Over the past four years, the approach of the Trump Administration can hardly be described as diplomatic but, despite its tone, its respose to the clear violations of the Iranian regime is based on the actions it’s seeing in Tehran. The UK, by contrast, seems to have an Iran policy more focussed on remaining close to European allies (with a disdain for the current US administration) than on the actions of the dictatorship in Tehran.

That decision to abstain puts us even further apart from our most important security partner and regional allies – undermining a global approach, and pushing us firmly back towards the EU we have just left. Worse, it risks raising questions about the veto that none of us would like to have posed.

Now that the US has lost the vote on renewing the embargo, the White House will, no doubt, use the so-called snapback mechanism to reimpose sanctions as agreed in a 2015 United Nations Security Council Resolution (SCR). This poses a problem for us.

The snapback mechanism included in SCR 2231 allows participants in the Joint Comprehensive Plan of Action (the Iran deal’s full name) to reimpose sanctions unilaterally. In 2018, the US withdrew from the deal, so some – Russia and China, no doubt – will claim that Washington can no longer trigger the snapback. UK, France, and others will have to decide: is the deal worth it?

Blocking or even abstaining on the likely vote against the US’s determination to trigger a snapback would undermine the alliance and weaken the UN. The temporary relief of allowing the Iran deal to continue, with the UK standing alongside European allies against the Trump White House, would be overwhelmed in coming years, since no US administration could accept being bound into a UN system without a veto.

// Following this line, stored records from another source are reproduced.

==> src/rtl/uart_pkg.sv <==
// Shared UART types and oversampling constants.
package uart_pkg;

  // Receiver sample ticks per bit and the tick index that lands mid-bit.
  localparam int unsigned OVERSAMPLE = 16;
  localparam int unsigned MID_SAMPLE = 8;

  localparam logic [3:0] BIT_LAST = 4'(OVERSAMPLE - 1);
  localparam logic [3:0] MID_LAST = 4'(MID_SAMPLE - 1);

  typedef enum logic [2:0] {
    RX_IDLE,
    RX_START,
    RX_DATA,
    RX_STOP,
    RX_ERROR
  } rx_state_e;

  typedef enum logic [1:0] {
    TX_IDLE,
    TX_START,
    TX_DATA,
    TX_STOP
  } tx_state_e;

endpackage

==> src/rtl/uart_baud_gen.sv <==
// Receiver oversample tick and transmitter bit tick generator.
// Each divider is held at zero by its clear input so ticks stay phase-aligned
// to the start of a frame.
module uart_baud_gen #(
  parameter int unsigned CLOCK_RATE    = 12000000,
  parameter int unsigned BAUD_RATE     = 9600,
  parameter int unsigned RX_OVERSAMPLE = 16
) (
  input  logic clk_i,
  input  logic rst_i,
  input  logic rx_clr_i,
  input  logic tx_clr_i,
  output logic rx_tick_o,
  output logic tx_tick_o
);

  localparam int unsigned RX_DIV = CLOCK_RATE / (BAUD_RATE * RX_OVERSAMPLE);
  localparam int unsigned TX_DIV = CLOCK_RATE / BAUD_RATE;
  localparam int unsigned RX_CW  = (RX_DIV > 1) ? $clog2(RX_DIV) : 1;
  localparam int unsigned TX_CW  = (TX_DIV > 1) ? $clog2(TX_DIV) : 1;

  localparam logic [RX_CW-1:0] RX_LAST = RX_CW'(RX_DIV - 1);
  localparam logic [TX_CW-1:0] TX_LAST = TX_CW'(TX_DIV - 1);

  logic [RX_CW-1:0] rx_cnt_q, rx_cnt_d;
  logic [TX_CW-1:0] tx_cnt_q, tx_cnt_d;

  // Next divider values: wrap on the terminal count or hold at zero when cleared.
  always_comb begin
    rx_cnt_d = rx_cnt_q + RX_CW'(1);
    if (rx_clr_i || rx_cnt_q == RX_LAST) rx_cnt_d = '0;
    tx_cnt_d = tx_cnt_q + TX_CW'(1);
    if (tx_clr_i || tx_cnt_q == TX_LAST) tx_cnt_d = '0;
  end

  // Divider registers.
  always_ff @(posedge clk_i or posedge rst_i) begin
    if (rst_i) begin
      rx_cnt_q <= '0;
      tx_cnt_q <= '0;
    end else begin
      rx_cnt_q <= rx_cnt_d;
      tx_cnt_q <= tx_cnt_d;
    end
  end

  assign rx_tick_o = !rx_clr_i && (rx_cnt_q == RX_LAST);
  assign tx_tick_o = !tx_clr_i && (tx_cnt_q == TX_LAST);

endmodule
==> src/flat_wrapper.sv <==
// flat-port wrapper written by rule: the top's interface ports become plain ports
module sram_access_arbiter_flat import sram_arb_pkg::*;
#(
  parameter int ADDR_WIDTH       = sram_arb_pkg::ADDR_WIDTH,
  parameter int DATA_WIDTH       = sram_arb_pkg::DATA_WIDTH,
  parameter int MAX_OUTSTANDING  = 8,
  parameter int REG_STARVE_LIMIT = 16
)
  (i_memclk, i_memreset, o_rd_orphan, o_arb_state, io_arb_upd_req_valid, io_arb_upd_req_rnw, io_arb_upd_req_addr, io_arb_upd_req_wdata, io_arb_upd_req_ready, io_arb_reg_req_valid, io_arb_reg_req_addr, io_arb_reg_req_ready, io_arb_sram_cmd_valid, io_arb_sram_cmd_rnw, io_arb_sram_cmd_addr, io_arb_sram_cmd_wdata, io_arb_sram_cmd_ready, io_arb_sram_rd_valid, io_arb_sram_rd_data, io_arb_upd_rd_valid, io_arb_upd_rd_data, io_arb_reg_rd_valid, io_arb_reg_rd_data);
  sram_access_arbiter_if #(.ADDR_WIDTH(ADDR_WIDTH), .DATA_WIDTH(DATA_WIDTH)) io_arb_i ();
  input  logic i_memclk;
  input  logic i_memreset;
  output logic o_rd_orphan;
  output logic [1:0] o_arb_state;
  input wire logic [$bits(io_arb_i.upd_req_valid)-1:0] io_arb_upd_req_valid;
  input wire logic [$bits(io_arb_i.upd_req_rnw)-1:0] io_arb_upd_req_rnw;
  input wire logic [$bits(io_arb_i.upd_req_addr)-1:0] io_arb_upd_req_addr;
  input wire logic [$bits(io_arb_i.upd_req_wdata)-1:0] io_arb_upd_req_wdata;
  output wire logic [$bits(io_arb_i.upd_req_ready)-1:0] io_arb_upd_req_ready;
  input wire logic [$bits(io_arb_i.reg_req_valid)-1:0] io_arb_reg_req_valid;
  input wire logic [$bits(io_arb_i.reg_req_addr)-1:0] io_arb_reg_req_addr;
  output wire logic [$bits(io_arb_i.reg_req_ready)-1:0] io_arb_reg_req_ready;
  output wire logic [$bits(io_arb_i.sram_cmd_valid)-1:0] io_arb_sram_cmd_valid;
  output wire logic [$bits(io_arb_i.sram_cmd_rnw)-1:0] io_arb_sram_cmd_rnw;
  output wire logic [$bits(io_arb_i.sram_cmd_addr)-1:0] io_arb_sram_cmd_addr;
  output wire logic [$bits(io_arb_i.sram_cmd_wdata)-1:0] io_arb_sram_cmd_wdata;
  input wire logic [$bits(io_arb_i.sram_cmd_ready)-1:0] io_arb_sram_cmd_ready;
  input wire logic [$bits(io_arb_i.sram_rd_valid)-1:0] io_arb_sram_rd_valid;
  input wire logic [$bits(io_arb_i.sram_rd_data)-1:0] io_arb_sram_rd_data;
  output wire logic [$bits(io_arb_i.upd_rd_valid)-1:0] io_arb_upd_rd_valid;
  output wire logic [$bits(io_arb_i.upd_rd_data)-1:0] io_arb_upd_rd_data;
  output wire logic [$bits(io_arb_i.reg_rd_valid)-1:0] io_arb_reg_rd_valid;
  output wire logic [$bits(io_arb_i.reg_rd_data)-1:0] io_arb_reg_rd_data;
  assign io_arb_i.upd_req_valid = io_arb_upd_req_valid;
  assign io_arb_i.upd_req_rnw = io_arb_upd_req_rnw;
  assign io_arb_i.upd_req_addr = io_arb_upd_req_addr;
  assign io_arb_i.upd_req_wdata = io_arb_upd_req_wdata;
  assign io_arb_upd_req_ready = io_arb_i.upd_req_ready;
  assign io_arb_i.reg_req_valid = io_arb_reg_req_valid;
  assign io_arb_i.reg_req_addr = io_arb_reg_req_addr;
  assign io_arb_reg_req_ready = io_arb_i.reg_req_ready;
  assign io_arb_sram_cmd_valid = io_arb_i.sram_cmd_valid;
  assign io_arb_sram_cmd_rnw = io_arb_i.sram_cmd_rnw;
  assign io_arb_sram_cmd_addr = io_arb_i.sram_cmd_addr;
  assign io_arb_sram_cmd_wdata = io_arb_i.sram_cmd_wdata;
  assign io_arb_i.sram_cmd_ready = io_arb_sram_cmd_ready;
  assign io_arb_i.sram_rd_valid = io_arb_sram_rd_valid;
  assign io_arb_i.sram_rd_data = io_arb_sram_rd_data;
  assign io_arb_upd_rd_valid = io_arb_i.upd_rd_valid;
  assign io_arb_upd_rd_data = io_arb_i.upd_rd_data;
  assign io_arb_reg_rd_valid = io_arb_i.reg_rd_valid;
  assign io_arb_reg_rd_data = io_arb_i.reg_rd_data;
  sram_access_arbiter #(.ADDR_WIDTH(ADDR_WIDTH), .DATA_WIDTH(DATA_WIDTH), .MAX_OUTSTANDING(MAX_OUTSTANDING), .REG_STARVE_LIMIT(REG_STARVE_LIMIT)) u_core (.i_memclk(i_memclk), .i_memreset(i_memreset), .io_arb(io_arb_i), .o_rd_orphan(o_rd_orphan), .o_arb_state(o_arb_state));
endmodule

“Iran continues to conduct ballistic missile activity that is inconsistent with SCR 2231.” Karen Pierce, our Ambassador to the United States, said in June 2019. That hasn’t changed. But nor has the UK’s posture. We continue to try to perform the diplomatic splits – denouncing Iran, but at the same time remaining committed to a JCPOA that has been consistently violated by Tehran and effectively abandoned by the US.

Iran continues to hold British hostages, most notably Nazanin Zaghari-Radcliffe, and spread terror in the region. In Iraq, its militia allies are assassinating young activists – female and male – with impunity.  They are rocketing Baghdad’s Green Zone and bombing military convoys, with the aim of humiliating the new Prime Minister, Mustafa al Kadhimi, and showing him he cannot depend on the US – or any other Western power – for his survival.

In Lebanon, Hezbollah clearly thinks it will not be held to account for the assassination of Rafiq al Hariri in 2005 or for the massive recent explosion at Beirut’s port.

In Syria, Iran has saved the murderous Bashar al Assad and will want rewarding. Some of the militias it has deployed there recently held a public event in Mashhad to advertise their successes, and announce that Jerusalem was their next target.

And now Tehran is offering Beijing privileged access to its energy resources and perhaps also a trading and naval base on the Indian Ocean. None of this is in our interests. But instead of siding with our allies and giving ourselves more leverage over a dictatorship that respects nothing but strength, we are remaining wedded to a deal that has become irrelevant to the two principal signatories.

The time has come for us to change policy. Even under the Obama administration, it is far from certain the JCPOA would have endured as US strategic interests – no matter who is in the White House – lie with regional allies, not the Iranian autocrats, and it seems unlikely that a new Democratic administration would attempt to breathe life into the deal.

The UK should now be joining the US in calling out the real threat to peace in the Middle East and standing with our friends in the region—from Abu Dhabi to Jerusalem. We need to defend the principles of international cooperation, not see them used as a fig leaf for human rights violations, war and nuclear proliferation.

If we’re going to convince allies around the world our place at the UN Security Council works for them and defends our common interest in a world based on agreements, our policy on Iran has got to change. Abstaining shows we’re not prepared to stand up for our friends and won’t stand with our allies – and that weakens everyone, but most of all us.